Noch bevor Kyra vorstürmen konnte, hielt Lia sie plötzlich fest und redete ihr leise zu sich bitte zu beruhigen. Aber sobald ihre Eltern ins Spiel kamen, war mit ihr nicht länger zu scherzen und sie würde gerade nichts lieber tun, als diesem Schnösel sein widerwärtiges Grinsen von der Fresse zu polieren!

»Wobei ... wer weiß ob dein Vater nicht doch noch lebt und einfach keine Lust mehr hatte, sich um solch ein störrisches Kleinkind zu kümmern? Sicher waren ihm deine ständigen Prügeleien einfach zu viel und er macht sich jetzt da draußen ein schönes Leben mit seinen Piratenfreunden. So jemand hat es ohnehin nicht verdient sich einer von uns nennen zu dürfen!«

Mit einem letzten Ruck befreite Kyra sich aus Lias Griff und stürmte auf Daeron zu, dem sie endlich ihre geballte Faust entgegen hieb und dabei zuhörte, wie das Nasenbein unter der Kraft nachgab und brach. Frisches Blut lief ihm daraufhin über das untere Gesicht und voller Abscheu blickten sich beide Greife nun entgegen, beide Körper voller Anspannung und dazu bereit den Kampf nach draußen zu verlegen. Ihre Krallen blitzten bereits auf, als sich diese nun begannen leicht in ihre eigene, weiche Haut zu bohren.

»Du weißt nichts! Absolut nichts! Also nimm nur gerne noch einmal solche Worte in den Mund und ich reiße dir mit Freuden deine verlogene Zunge raus!«, brachte sie nur mit Mühe hervor, ehe sie noch auf dem Absatz kehrt machte und alles andere ignorierend nach draußen eilte.

Was noch alles im Speisesaal vor sich ging und was nun noch alles auf ihre Gerüchte hinzukam, war ihr schleierhaft und noch dazu mehr als egal. Sie brauchte gerade einfach einen Ort, an dem sie alleine sein konnte, um nichts und niemanden zu verletzen. Denn die Wut in ihr brodelte unaufhaltsam und drohte fast an die Oberfläche zu kommen. Bereits zu oft war ihr dies passiert und sie würde den Teufel tun solche Fehler nun zum hundertsten Mal zu wiederholen!

Mit diesen Gedanken lief sie einfach weiter in die dichten Wälder hinein, war dabei aber nicht auf dem Weg zu ihrer Hütte. Stattdessen lief sie weiter und bog in noch dichteres Unterholz, riss sich an den rauen Wurzeln entlang und bog schließlich auf einen breiten Pfad ein, an dessen Ende ihr bereits der Klang fließenden Wassers entgegen kam.

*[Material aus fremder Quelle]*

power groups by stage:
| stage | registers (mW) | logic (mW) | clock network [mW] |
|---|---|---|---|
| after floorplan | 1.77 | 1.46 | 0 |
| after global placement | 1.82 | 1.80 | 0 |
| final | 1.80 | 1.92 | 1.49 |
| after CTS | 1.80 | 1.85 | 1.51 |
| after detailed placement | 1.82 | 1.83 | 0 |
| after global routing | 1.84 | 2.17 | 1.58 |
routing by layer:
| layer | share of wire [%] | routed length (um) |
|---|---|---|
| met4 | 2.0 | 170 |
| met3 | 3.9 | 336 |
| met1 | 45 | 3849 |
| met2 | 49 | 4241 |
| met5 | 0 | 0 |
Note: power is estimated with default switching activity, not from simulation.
`config.mk`:
```
export PLATFORM = sky130hd
export DESIGN_NAME = card_irq_ctrl
export DESIGN_NICKNAME = d
export VERILOG_FILES = /design/src/rtl/card_irq_pkg.sv /design/src/rtl/card_irq_sync.sv /design/src/rtl/card_irq_edge.sv /design/src/rtl/card_irq_cmd.sv /design/src/rtl/card_irq_core.sv /design/src/rtl/card_irq_ctrl.sv
export SDC_FILE = /design/constraint.sdc
export NUM_CORES = 1
export LEC_CHECK = 0
export BUFFER_PORTS_ARGS = -buffer_cell sky130_fd_sc_hd__buf_2
export CORE_MARGIN = 2
export CORE_UTILIZATION = 42
export CTS_CLUSTER_DIAMETER = 60
export CTS_CLUSTER_SIZE = 28
export DETAILED_ROUTE_END_ITERATION = 12
export PLACE_DENSITY = 0.69
export SETUP_SLACK_MARGIN = 0.05
export SYNTH_ARGS = -nofsm -noshare
export SYNTH_HDL_FRONTEND = slang
export SYNTH_SLANG_ARGS = --single-unit
```
`constraint.sdc`:
```
create_clock -name clk -period 2.1 [get_ports clk]
set_clock_uncertainty 0.05 [all_clocks]
set_input_delay 0.105 -clock clk [delete_from_list [all_inputs] [get_ports clk]]
set_output_delay 0.105 -clock clk [all_outputs]
set_load 0.01 [all_outputs]
```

Und sobald sich das tiefe Blätterdach lichtete, offenbarte sich der Greifin eine große Quelle, die von einem rauschenden Wasserfall gespeist wurde, auf dessen Klippen sie als Kind oft gesessen hatte. Heute jedoch blieb sie unten, riss sich unwirsch die wenigen, kurzen Klamotten von ihrem Leib, streifte die Stiefel ab und stürzte sich kopfüber in das eisige Nass, welches ihren Körper sogleich wie eine dunkle Schneedecke umgab und ihre Haut prickeln ließ.

Der kurze Schmerz war eine willkommene Ablenkung und nachdem Kyra einige Atemzüge lang unter Wasser geblieben war, durchbrach ihr Kopf nach wenigen Minuten die Oberfläche. Die Augen dabei geschlossen und das Gesicht gen Himmel gereckt, an dem die Sonne noch immer für Wärme sorgte. Dabei bemerkte sie nicht einmal, wie sich das perlende Wasser mit ihren Tränen vermischte und sich gemeinsam in der Quelle fand, welche für einen Sekundenbruchteil von einem mystischen Leuchten durchdrungen wurde. Ein Leuchten, das sie kaum bemerkte und welches sofort wieder verschwand, sobald sie die Lider vorsichtig öffnete.

Vater ... wo bist du bloß?

Alte Erinnerungen brandeten auf die junge Greifenfrau ein, doch noch bevor sie sich diesen hingeben und alten, friedlichen Zeiten nachtrauern konnte, ließ sie eine fremde Stimme voller Panik innehalten.